I
have a most interesting menu for you today. It is given in Central America: Guatemala, Nicaragua, Costa Rica, Honduras, Panama,
and Salvador (London, 1917) by the author, W.H. Koebel, in his discussion
of the Mosquito coast at the end of the eighteenth century.
Prior to 1786 there are
said to have been as many as twelve hundred British settlers in the Mosquito
Coast, while the number of the aborigines themselves was estimated at about ten
thousand.
Before leaving this
period I may refer to a very instructive document which is reproduced by
Captain Bedford Pim, R.N., in his Dottings
on the Roadside in Panama, Nicaragua, and Mosquito. This is the bill of
fare of an entertainment given by the officers of a detachment of the 3rd
Regiment (Buffs) at their station on the Mosquito Coast towards the end of the
eighteenth century :—
BILL
OF FARE
Calipash.
Manati,
Soused. Guana,
Fricasseed. Waree, Steaks.
Turtle
Soup.
Armadillo
Curry. Monkey, Barbacued. Parrot
Pie.
Antelope
Roasted.
Peccary,
Smoked. Indian Rabbit, Boiled. Hiccatee, Stewed.
Calipee.
It would have been of
no little interest to have learned the Buffs' ideas concerning the wines to
accompany this curious and rare repast in the eighteenth-century Mosquito
Coast. But of these there is no record, although it is unreasonable to suppose
that, at that period and place, they did not play their part in the function.
I
am delighted that I am able to supply you with a recipe for one of the dishes
on this menu, although I doubt and hope that you will not cook it, as parrots
are protected in many places in the world - and where they are not, their
flamboyant beauty usually buys them a dispensation from the sentence of death
for the pot.

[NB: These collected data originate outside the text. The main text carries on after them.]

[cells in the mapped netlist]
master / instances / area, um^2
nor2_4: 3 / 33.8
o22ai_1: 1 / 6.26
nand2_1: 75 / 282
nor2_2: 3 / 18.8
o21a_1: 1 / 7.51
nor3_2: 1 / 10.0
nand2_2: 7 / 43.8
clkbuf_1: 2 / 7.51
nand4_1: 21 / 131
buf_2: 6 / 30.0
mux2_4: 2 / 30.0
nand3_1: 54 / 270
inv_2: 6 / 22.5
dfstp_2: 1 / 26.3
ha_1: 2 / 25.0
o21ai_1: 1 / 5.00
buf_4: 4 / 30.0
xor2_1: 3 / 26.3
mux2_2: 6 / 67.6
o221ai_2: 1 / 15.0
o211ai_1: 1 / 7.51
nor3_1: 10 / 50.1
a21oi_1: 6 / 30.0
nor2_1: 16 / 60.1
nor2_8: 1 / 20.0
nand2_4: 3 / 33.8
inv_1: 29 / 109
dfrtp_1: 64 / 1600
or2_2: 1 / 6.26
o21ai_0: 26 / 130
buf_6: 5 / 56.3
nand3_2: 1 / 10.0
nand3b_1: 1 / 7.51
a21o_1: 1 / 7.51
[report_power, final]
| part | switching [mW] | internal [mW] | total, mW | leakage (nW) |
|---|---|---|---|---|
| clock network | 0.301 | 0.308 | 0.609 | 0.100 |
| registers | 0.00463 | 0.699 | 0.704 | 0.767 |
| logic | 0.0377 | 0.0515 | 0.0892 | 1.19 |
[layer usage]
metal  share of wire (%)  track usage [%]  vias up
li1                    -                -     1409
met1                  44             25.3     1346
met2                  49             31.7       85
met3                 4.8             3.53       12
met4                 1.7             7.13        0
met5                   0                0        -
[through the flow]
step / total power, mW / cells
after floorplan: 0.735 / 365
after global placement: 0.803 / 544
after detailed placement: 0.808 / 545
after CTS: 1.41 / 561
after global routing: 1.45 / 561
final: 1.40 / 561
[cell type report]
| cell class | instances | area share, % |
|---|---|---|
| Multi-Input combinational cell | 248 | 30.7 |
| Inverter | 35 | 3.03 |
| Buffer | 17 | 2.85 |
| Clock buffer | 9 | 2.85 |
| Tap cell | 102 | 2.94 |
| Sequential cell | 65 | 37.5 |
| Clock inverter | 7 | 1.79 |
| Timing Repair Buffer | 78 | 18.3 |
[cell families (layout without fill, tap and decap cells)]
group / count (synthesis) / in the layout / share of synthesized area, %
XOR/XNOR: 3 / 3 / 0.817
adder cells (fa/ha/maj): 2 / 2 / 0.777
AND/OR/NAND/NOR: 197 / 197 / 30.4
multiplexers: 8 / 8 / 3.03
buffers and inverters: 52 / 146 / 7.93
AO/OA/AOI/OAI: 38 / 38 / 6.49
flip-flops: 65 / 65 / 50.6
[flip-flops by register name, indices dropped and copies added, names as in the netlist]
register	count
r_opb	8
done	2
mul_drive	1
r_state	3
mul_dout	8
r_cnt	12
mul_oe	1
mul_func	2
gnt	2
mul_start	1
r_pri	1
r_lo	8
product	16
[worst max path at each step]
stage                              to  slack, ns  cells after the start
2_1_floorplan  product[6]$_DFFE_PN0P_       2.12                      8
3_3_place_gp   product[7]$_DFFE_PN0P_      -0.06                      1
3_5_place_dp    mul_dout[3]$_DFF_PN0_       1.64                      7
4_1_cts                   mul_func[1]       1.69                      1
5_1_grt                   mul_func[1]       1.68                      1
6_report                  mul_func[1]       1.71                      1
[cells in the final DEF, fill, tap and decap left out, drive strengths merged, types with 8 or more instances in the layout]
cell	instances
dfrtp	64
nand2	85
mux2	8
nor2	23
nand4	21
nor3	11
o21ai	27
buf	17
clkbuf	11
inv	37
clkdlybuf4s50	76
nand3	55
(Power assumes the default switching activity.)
<file path="src/rtl/alu_result_buffer_if.sv">
// Handshake bundle for the ALU result buffer.
// Upstream result push side and downstream head/pop side.
interface alu_result_buffer_if;
  logic       IN_VALID;
  logic       IN_READY;
  logic [2:0] OP;
  logic [4:0] ALU_OUT;
  logic       OUT_VALID;
  logic       OUT_READY;
  logic [2:0] OUT_OP;
  logic [4:0] OUT_DATA;
  logic       OUT_ZERO;
  logic       OUT_MSB;

  modport slave (
    input  IN_VALID, OP, ALU_OUT, OUT_READY,
    output IN_READY, OUT_VALID, OUT_OP,
    output OUT_DATA, OUT_ZERO, OUT_MSB
  );

  modport master (
    output IN_VALID, OP, ALU_OUT, OUT_READY,
    input  IN_READY, OUT_VALID, OUT_OP,
    input  OUT_DATA, OUT_ZERO, OUT_MSB
  );
endinterface

</file>
<file path="src/rtl/alu_result_buffer.sv">
// Show-ahead FIFO of tagged ALU results with
// occupancy, saturating push count and sticky stall flag.
module alu_result_buffer #(
  parameter int DEPTH = 4
) (
  input  logic                   CLK,
  input  logic                   RST_N,
  alu_result_buffer_if.slave     bus,
  output logic [$clog2(DEPTH):0] COUNT,
  output logic [7:0]             TOTAL_CNT,
  output logic                   STALL_FLAG
);
  localparam int AW = $clog2(DEPTH);
  localparam int CW = AW + 1;

  logic [7:0]    mem_q [DEPTH];
  logic [AW-1:0] wr_ptr_q, wr_ptr_d;
  logic [AW-1:0] rd_ptr_q, rd_ptr_d;
  logic [CW-1:0] count_q, count_d;
  logic [7:0]    total_q, total_d;
  logic          stall_q, stall_d;

  logic       in_ready;
  logic       out_valid;
  logic       push;
  logic       pop;
  logic [7:0] head;

  // Ready comes only from registered occupancy, so a
  // full buffer never accepts even while popping.
  assign in_ready  = count_q < CW'(DEPTH);
  assign out_valid = count_q != '0;
  assign push      = bus.IN_VALID & in_ready;
  assign pop       = out_valid & bus.OUT_READY;
  assign head      = mem_q[rd_ptr_q];

  always_comb begin
    wr_ptr_d = wr_ptr_q;
    rd_ptr_d = rd_ptr_q;
    count_d  = count_q;
    total_d  = total_q;
    stall_d  = stall_q;
    if (push) wr_ptr_d = wr_ptr_q + AW'(1);
    if (pop)  rd_ptr_d = rd_ptr_q + AW'(1);
    unique case ({push, pop})
      2'b10:   count_d = count_q + CW'(1);
      2'b01:   count_d = count_q - CW'(1);
      default: count_d = count_q;
    endcase
    if (push && total_q != 8'hFF)
      total_d = total_q + 8'd1;
    if (bus.IN_VALID && !in_ready)
      stall_d = 1'b1;
  end

  always_ff @(posedge CLK) begin
    if (!RST_N) begin
      wr_ptr_q <= '0;
      rd_ptr_q <= '0;
      count_q  <= '0;
      total_q  <= '0;
      stall_q  <= 1'b0;
    end else begin
      wr_ptr_q <= wr_ptr_d;
      rd_ptr_q <= rd_ptr_d;
      count_q  <= count_d;
      total_q  <= total_d;
      stall_q  <= stall_d;
    end
  end

  // Storage is not reset; occupancy alone decides validity.
  always_ff @(posedge CLK) begin
    if (RST_N && push)
      mem_q[wr_ptr_q] <= {bus.OP, bus.ALU_OUT};
  end

  assign bus.IN_READY  = in_ready;
  assign bus.OUT_VALID = out_valid;
  assign bus.OUT_OP    = out_valid ? head[7:5] : 3'd0;
  assign bus.OUT_DATA  = out_valid ? head[4:0] : 5'd0;
  assign bus.OUT_ZERO  = out_valid && head[4:0] == 5'd0;
  assign bus.OUT_MSB   = out_valid && head[4];

  assign COUNT      = count_q;
  assign TOTAL_CNT  = total_q;
  assign STALL_FLAG = stall_q;
endmodule

</file>
<file path="src/flat_wrapper.sv">
// flat-port wrapper written by rule: the top's interface ports become plain ports
module alu_result_buffer_flat 
#(
  parameter int DEPTH = 4
)
  (CLK, RST_N, COUNT, TOTAL_CNT, STALL_FLAG, bus_IN_VALID, bus_OP, bus_ALU_OUT, bus_OUT_READY, bus_IN_READY, bus_OUT_VALID, bus_OUT_OP, bus_OUT_DATA, bus_OUT_ZERO, bus_OUT_MSB);
  alu_result_buffer_if bus_i ();
  input  logic CLK;
  input  logic RST_N;
  output logic [$clog2(DEPTH):0] COUNT;
  output logic [7:0] TOTAL_CNT;
  output logic STALL_FLAG;
  input wire logic [$bits(bus_i.IN_VALID)-1:0] bus_IN_VALID;
  input wire logic [$bits(bus_i.OP)-1:0] bus_OP;
  input wire logic [$bits(bus_i.ALU_OUT)-1:0] bus_ALU_OUT;
  input wire logic [$bits(bus_i.OUT_READY)-1:0] bus_OUT_READY;
  output wire logic [$bits(bus_i.IN_READY)-1:0] bus_IN_READY;
  output wire logic [$bits(bus_i.OUT_VALID)-1:0] bus_OUT_VALID;
  output wire logic [$bits(bus_i.OUT_OP)-1:0] bus_OUT_OP;
  output wire logic [$bits(bus_i.OUT_DATA)-1:0] bus_OUT_DATA;
  output wire logic [$bits(bus_i.OUT_ZERO)-1:0] bus_OUT_ZERO;
  output wire logic [$bits(bus_i.OUT_MSB)-1:0] bus_OUT_MSB;
  assign bus_i.IN_VALID = bus_IN_VALID;
  assign bus_i.OP = bus_OP;
  assign bus_i.ALU_OUT = bus_ALU_OUT;
  assign bus_i.OUT_READY = bus_OUT_READY;
  assign bus_IN_READY = bus_i.IN_READY;
  assign bus_OUT_VALID = bus_i.OUT_VALID;
  assign bus_OUT_OP = bus_i.OUT_OP;
  assign bus_OUT_DATA = bus_i.OUT_DATA;
  assign bus_OUT_ZERO = bus_i.OUT_ZERO;
  assign bus_OUT_MSB = bus_i.OUT_MSB;
  alu_result_buffer #(.DEPTH(DEPTH)) u_core (.CLK(CLK), .RST_N(RST_N), .bus(bus_i), .COUNT(COUNT), .TOTAL_CNT(TOTAL_CNT), .STALL_FLAG(STALL_FLAG));
endmodule
</file>
### config.mk
export PLATFORM = sky130hd
export DESIGN_NAME = move_link_rx
export DESIGN_NICKNAME = d
export VERILOG_FILES = /design/src/rtl/go_link_pkg.sv /design/src/rtl/uart_rx_byte.sv /design/src/rtl/move_link_rx.sv
export SDC_FILE = /design/constraint.sdc
export NUM_CORES = 1
export LEC_CHECK = 0
export BUFFER_PORTS_ARGS = -buffer_cell sky130_fd_sc_hd__buf_2
export CORE_MARGIN = 3
export CORE_UTILIZATION = 50
export DETAILED_ROUTE_END_ITERATION = 12
export GPL_TIMING_DRIVEN = 0
export PLACE_DENSITY = 0.66
export REMOVE_ABC_BUFFERS = 1
export SYNTH_ARGS = -nofsm -noshare
export SYNTH_HDL_FRONTEND = slang
export SYNTH_HIERARCHICAL = 1
export SYNTH_SLANG_ARGS = --single-unit
### constraint.sdc
create_clock -name clk_in -period 5.3 [get_ports clk_in]
set_input_delay 0.53 -clock clk_in [delete_from_list [all_inputs] [get_ports clk_in]]
set_output_delay 0.53 -clock clk_in [all_outputs]
set_load 0.05 [all_outputs]
<file path="config.mk">
export PLATFORM = sky130hd
export DESIGN_NAME = spi_device_byte_flat
export DESIGN_NICKNAME = d
export VERILOG_FILES = /design/src/rtl/spi_device_pkg.sv /design/src/rtl/spi_device_byte_if.sv /design/src/rtl/spi_device_sync.sv /design/src/rtl/spi_device_byte.sv /design/src/flat_wrapper.sv
export SDC_FILE = /design/constraint.sdc
export NUM_CORES = 1
export LEC_CHECK = 0
export BUFFER_PORTS_ARGS = -buffer_cell sky130_fd_sc_hd__buf_2
export CORE_MARGIN = 2
export CORE_UTILIZATION = 50
export CTS_CLUSTER_DIAMETER = 40
export DETAILED_ROUTE_END_ITERATION = 8
export PLACE_DENSITY = 0.84
export SETUP_SLACK_MARGIN = 0.4
export SYNTH_ARGS = -nofsm -noshare
export SYNTH_HDL_FRONTEND = slang
export SYNTH_HIERARCHICAL = 1
export SYNTH_SLANG_ARGS = --single-unit
</file>
<file path="constraint.sdc">
create_clock -name clk_i -period 3.95 [get_ports clk_i]
set_input_delay 0.395 -clock clk_i [delete_from_list [all_inputs] [get_ports clk_i]]
set_output_delay 0.395 -clock clk_i [all_outputs]
set_load 0.02 [all_outputs]
</file>
<file path="src/rtl/spi_device_pkg.sv">
// rtl/spi_device_pkg.sv - shared types and constants for the SPI device byte engine
package spi_device_pkg;

    typedef enum logic {
        IDLE  = 1'b0,
        SHIFT = 1'b1
    } spi_dev_state_e;

    localparam int SpiByteW = 8;

endpackage

</file>
<file path="src/rtl/spi_device_byte_if.sv">
// rtl/spi_device_byte_if.sv - rx/tx byte streams between the SPI device and its bus wrapper
interface spi_device_byte_if;
    import spi_device_pkg::*;

    logic [SpiByteW-1:0] rx_data_o;
    logic                rx_valid_o;
    logic                rx_ready_i;
    logic [SpiByteW-1:0] tx_data_i;
    logic                tx_valid_i;
    logic                tx_ready_o;

    modport slave (
        output rx_data_o, rx_valid_o, tx_ready_o,
        input  rx_ready_i, tx_data_i, tx_valid_i
    );

    modport master (
        input  rx_data_o, rx_valid_o, tx_ready_o,
        output rx_ready_i, tx_data_i, tx_valid_i
    );

endinterface

</file>
<file path="src/rtl/spi_device_sync.sv">
// rtl/spi_device_sync.sv - N-stage synchroniser with one-cycle edge detector
module spi_device_sync #(
    parameter int   Stages   = 2,
    parameter logic ResetVal = 1'b0
) (
    input  logic clk_i,
    input  logic rst_i,
    input  logic d_i,
    output logic rise_o,
    output logic fall_o
);

    logic [Stages-1:0] sync_q;
    logic              prev_q;

    always_ff @(posedge clk_i) begin
        if (rst_i) begin
            sync_q <= {Stages{ResetVal}};
            prev_q <= ResetVal;
        end else begin
            sync_q <= {sync_q[Stages-2:0], d_i};
            prev_q <= sync_q[Stages-1];
        end
    end

    assign rise_o =  sync_q[Stages-1] & ~prev_q;
    assign fall_o = ~sync_q[Stages-1] &  prev_q;

endmodule

</file>
<file path="src/rtl/spi_device_byte.sv">
// rtl/spi_device_byte.sv - mode-0 SPI target, MSB first, byte streams on valid/ready
module spi_device_byte
    import spi_device_pkg::*;
#(
    parameter int                  SyncStages = 2,
    parameter logic [SpiByteW-1:0] IdleByte   = 8'hFF
) (
    input  logic               clk_i,
    input  logic               rst_i,
    input  logic               spi_sck_i,
    input  logic               spi_csn_i,
    input  logic               spi_sdi_i,
    output logic               spi_sdo_o,
    output logic               spi_sdo_en_o,
    spi_device_byte_if.slave   strm,
    output logic               rx_overflow_o,
    output logic               tx_underrun_o,
    output logic               busy_o
);

    logic sck_rise, sck_fall, csn_rise, csn_fall;
    logic [SyncStages-1:0] sdi_sync_q;
    logic sdi_s;

    spi_device_sync #(.Stages(SyncStages), .ResetVal(1'b0)) u_sck_sync (
        .clk_i(clk_i), .rst_i(rst_i), .d_i(spi_sck_i), .rise_o(sck_rise), .fall_o(sck_fall)
    );

    spi_device_sync #(.Stages(SyncStages), .ResetVal(1'b1)) u_csn_sync (
        .clk_i(clk_i), .rst_i(rst_i), .d_i(spi_csn_i), .rise_o(csn_rise), .fall_o(csn_fall)
    );

    spi_dev_state_e      state_q, state_d;
    logic [2:0]          cnt_q, cnt_d;
    logic [SpiByteW-1:0] rx_shift_q, rx_shift_d, tx_shift_q, tx_shift_d;
    logic [SpiByteW-1:0] rx_data_q, rx_data_d, hold_q, hold_d;
    logic                rx_valid_q, rx_valid_d, hold_full_q, hold_full_d;
    logic                sdo_en_q, sdo_en_d, ovf_q, ovf_d, unr_q, unr_d, busy_q, busy_d;
    logic                load, byte_done, rx_accept, tx_write;
    logic [SpiByteW-1:0] rx_byte;

    assign sdi_s = sdi_sync_q[SyncStages-1];

    always_comb begin
        state_d     = state_q;
        cnt_d       = cnt_q;
        rx_shift_d  = rx_shift_q;
        tx_shift_d  = tx_shift_q;
        rx_data_d   = rx_data_q;
        rx_valid_d  = rx_valid_q;
        hold_d      = hold_q;
        sdo_en_d    = sdo_en_q;
        busy_d      = busy_q;
        ovf_d       = 1'b0;
        unr_d       = 1'b0;
        load        = 1'b0;
        byte_done   = 1'b0;
        rx_byte     = {rx_shift_q[SpiByteW-2:0], sdi_s};

        if (csn_rise) begin
            state_d    = IDLE;
            cnt_d      = 3'd0;
            rx_shift_d = '0;
            sdo_en_d   = 1'b0;
            busy_d     = 1'b0;
        end else begin
            case (state_q)
                IDLE: begin
                    if (csn_fall) begin
                        state_d  = SHIFT;
                        cnt_d    = 3'd0;
                        load     = 1'b1;
                        sdo_en_d = 1'b1;
                        busy_d   = 1'b1;
                    end
                end
                SHIFT: begin
                    if (sck_rise) begin
                        rx_shift_d = rx_byte;
                        cnt_d      = cnt_q + 3'd1;
                        byte_done  = (cnt_q == 3'd7);
                    end else if (sck_fall) begin
                        // count==0 on a fall means the previous byte just ended
                        if (cnt_q != 3'd0) begin
                            tx_shift_d = {tx_shift_q[SpiByteW-2:0], 1'b1};
                        end else begin
                            load = 1'b1;
                        end
                    end
                end
                default: state_d = IDLE;
            endcase
        end

        if (load) begin
            if (hold_full_q) begin
                tx_shift_d = hold_q;
            end else begin
                tx_shift_d = IdleByte;
                unr_d      = 1'b1;
            end
        end

        rx_accept = rx_valid_q & strm.rx_ready_i;
        if (rx_accept) begin
            rx_valid_d = 1'b0;
        end
        if (byte_done) begin
            if (!rx_valid_q || rx_accept) begin
                rx_data_d  = rx_byte;
                rx_valid_d = 1'b1;
            end else begin
                ovf_d = 1'b1;
            end
        end

        // the load above only sees the registered holding state, so a same-cycle write waits
        tx_write    = strm.tx_valid_i & ~hold_full_q;
        hold_full_d = tx_write | (hold_full_q & ~load);
        if (tx_write) begin
            hold_d = strm.tx_data_i;
        end
    end

    always_ff @(posedge clk_i) begin
        if (rst_i) begin
            sdi_sync_q  <= '0;
            state_q     <= IDLE;
            cnt_q       <= 3'd0;
            rx_shift_q  <= '0;
            tx_shift_q  <= IdleByte;
            rx_data_q   <= '0;
            rx_valid_q  <= 1'b0;
            hold_q      <= '0;
            hold_full_q <= 1'b0;
            sdo_en_q    <= 1'b0;
            ovf_q       <= 1'b0;
            unr_q       <= 1'b0;
            busy_q      <= 1'b0;
        end else begin
            sdi_sync_q  <= {sdi_sync_q[SyncStages-2:0], spi_sdi_i};
            state_q     <= state_d;
            cnt_q       <= cnt_d;
            rx_shift_q  <= rx_shift_d;
            tx_shift_q  <= tx_shift_d;
            rx_data_q   <= rx_data_d;
            rx_valid_q  <= rx_valid_d;
            hold_q      <= hold_d;
            hold_full_q <= hold_full_d;
            sdo_en_q    <= sdo_en_d;
            ovf_q       <= ovf_d;
            unr_q       <= unr_d;
            busy_q      <= busy_d;
        end
    end

    assign spi_sdo_o       = sdo_en_q ? tx_shift_q[SpiByteW-1] : 1'b1;
    assign spi_sdo_en_o    = sdo_en_q;
    assign strm.rx_data_o  = rx_data_q;
    assign strm.rx_valid_o = rx_valid_q;
    assign strm.tx_ready_o = ~hold_full_q;
    assign rx_overflow_o   = ovf_q;
    assign tx_underrun_o   = unr_q;
    assign busy_o          = busy_q;

endmodule

</file>
<file path="src/flat_wrapper.sv">
// flat-port wrapper written by rule: the top's interface ports become plain ports
module spi_device_byte_flat import spi_device_pkg::*;
#(
    parameter int                  SyncStages = 2,
    parameter logic [SpiByteW-1:0] IdleByte   = 8'hFF
)
  (clk_i, rst_i, spi_sck_i, spi_csn_i, spi_sdi_i, spi_sdo_o, spi_sdo_en_o, rx_overflow_o, tx_underrun_o, busy_o, strm_rx_data_o, strm_rx_valid_o, strm_tx_ready_o, strm_rx_ready_i, strm_tx_data_i, strm_tx_valid_i);
  spi_device_byte_if strm_i ();
  input  logic clk_i;
  input  logic rst_i;
  input  logic spi_sck_i;
  input  logic spi_csn_i;
  input  logic spi_sdi_i;
  output logic spi_sdo_o;
  output logic spi_sdo_en_o;
  output logic rx_overflow_o;
  output logic tx_underrun_o;
  output logic busy_o;
  output wire logic [$bits(strm_i.rx_data_o)-1:0] strm_rx_data_o;
  output wire logic [$bits(strm_i.rx_valid_o)-1:0] strm_rx_valid_o;
  output wire logic [$bits(strm_i.tx_ready_o)-1:0] strm_tx_ready_o;
  input wire logic [$bits(strm_i.rx_ready_i)-1:0] strm_rx_ready_i;
  input wire logic [$bits(strm_i.tx_data_i)-1:0] strm_tx_data_i;
  input wire logic [$bits(strm_i.tx_valid_i)-1:0] strm_tx_valid_i;
  assign strm_rx_data_o = strm_i.rx_data_o;
  assign strm_rx_valid_o = strm_i.rx_valid_o;
  assign strm_tx_ready_o = strm_i.tx_ready_o;
  assign strm_i.rx_ready_i = strm_rx_ready_i;
  assign strm_i.tx_data_i = strm_tx_data_i;
  assign strm_i.tx_valid_i = strm_tx_valid_i;
  spi_device_byte #(.SyncStages(SyncStages), .IdleByte(IdleByte)) u_core (.clk_i(clk_i), .rst_i(rst_i), .spi_sck_i(spi_sck_i), .spi_csn_i(spi_csn_i), .spi_sdi_i(spi_sdi_i), .spi_sdo_o(spi_sdo_o), .spi_sdo_en_o(spi_sdo_en_o), .strm(strm_i), .rx_overflow_o(rx_overflow_o), .tx_underrun_o(tx_underrun_o), .busy_o(busy_o));
endmodule
</file>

In earlier times in tropical Queensland however, necessity spoke
louder than nicety, and recipes for parrot pie are frequent in cookery books
and newspaper columns.
Parrot Pie (By Request.)
The idea of our
brilliant-plumaged noisy bush friends being shot to replenish the pot cannot
receive unqualified approval, but parrot pie is, nevertheless, not at all an
unsavoury dish when properly prepared, so, in reply to “Bush Cook”, a recipe is
given. After plucking, thoroughly cleaning, and washing the birds, divide the
breast and thighs from the body, and use only those portions for the pie; soak them
in milk for some hours if you can; meanwhile stew all the other parts for stock
with a small onion, some pepper, and salt. Strain the stock and simmer the breasts and
thighs until perfectly tender. This will take some time. Some of the pieces
will take less time than others; test them while cooking with a three-prong
fork. All the time the birds are stewing the pot lid must be kept well shut. Meanwhile
you can be making the short-crust pastry by well rubbing some clean dripping
into one pound of flour, into which you
have mixed one and a-half teaspoonfuls of baking powder end half a teaspoonful of
salt. Rub the dripping well in, until the whole of the flour is worked into
small, smooth crumbs. Mix with very little water, and roll out once only. Place
the well-stewed birds, and gravy enough to nearly cover them, in a deep
pie-dish; place round the edge a rim of pastry, cover the top with the rest, make
two holes to permit the escape of steam, and bake until the pastry is done
crisp, which will be in about twenty minutes. If you have a little bacon, you
may add it when making the pie, and hard-boiled eggs, cut in dice also. If
these instructions are carried out you will find parrot pie very good, but the
pieces must be thoroughly stewed before putting into the piedish. When the meat
parts readily from the bones it is stewed enough.
The Queenslander
(Brisbane, Qld. ) Saturday 9 July 1898.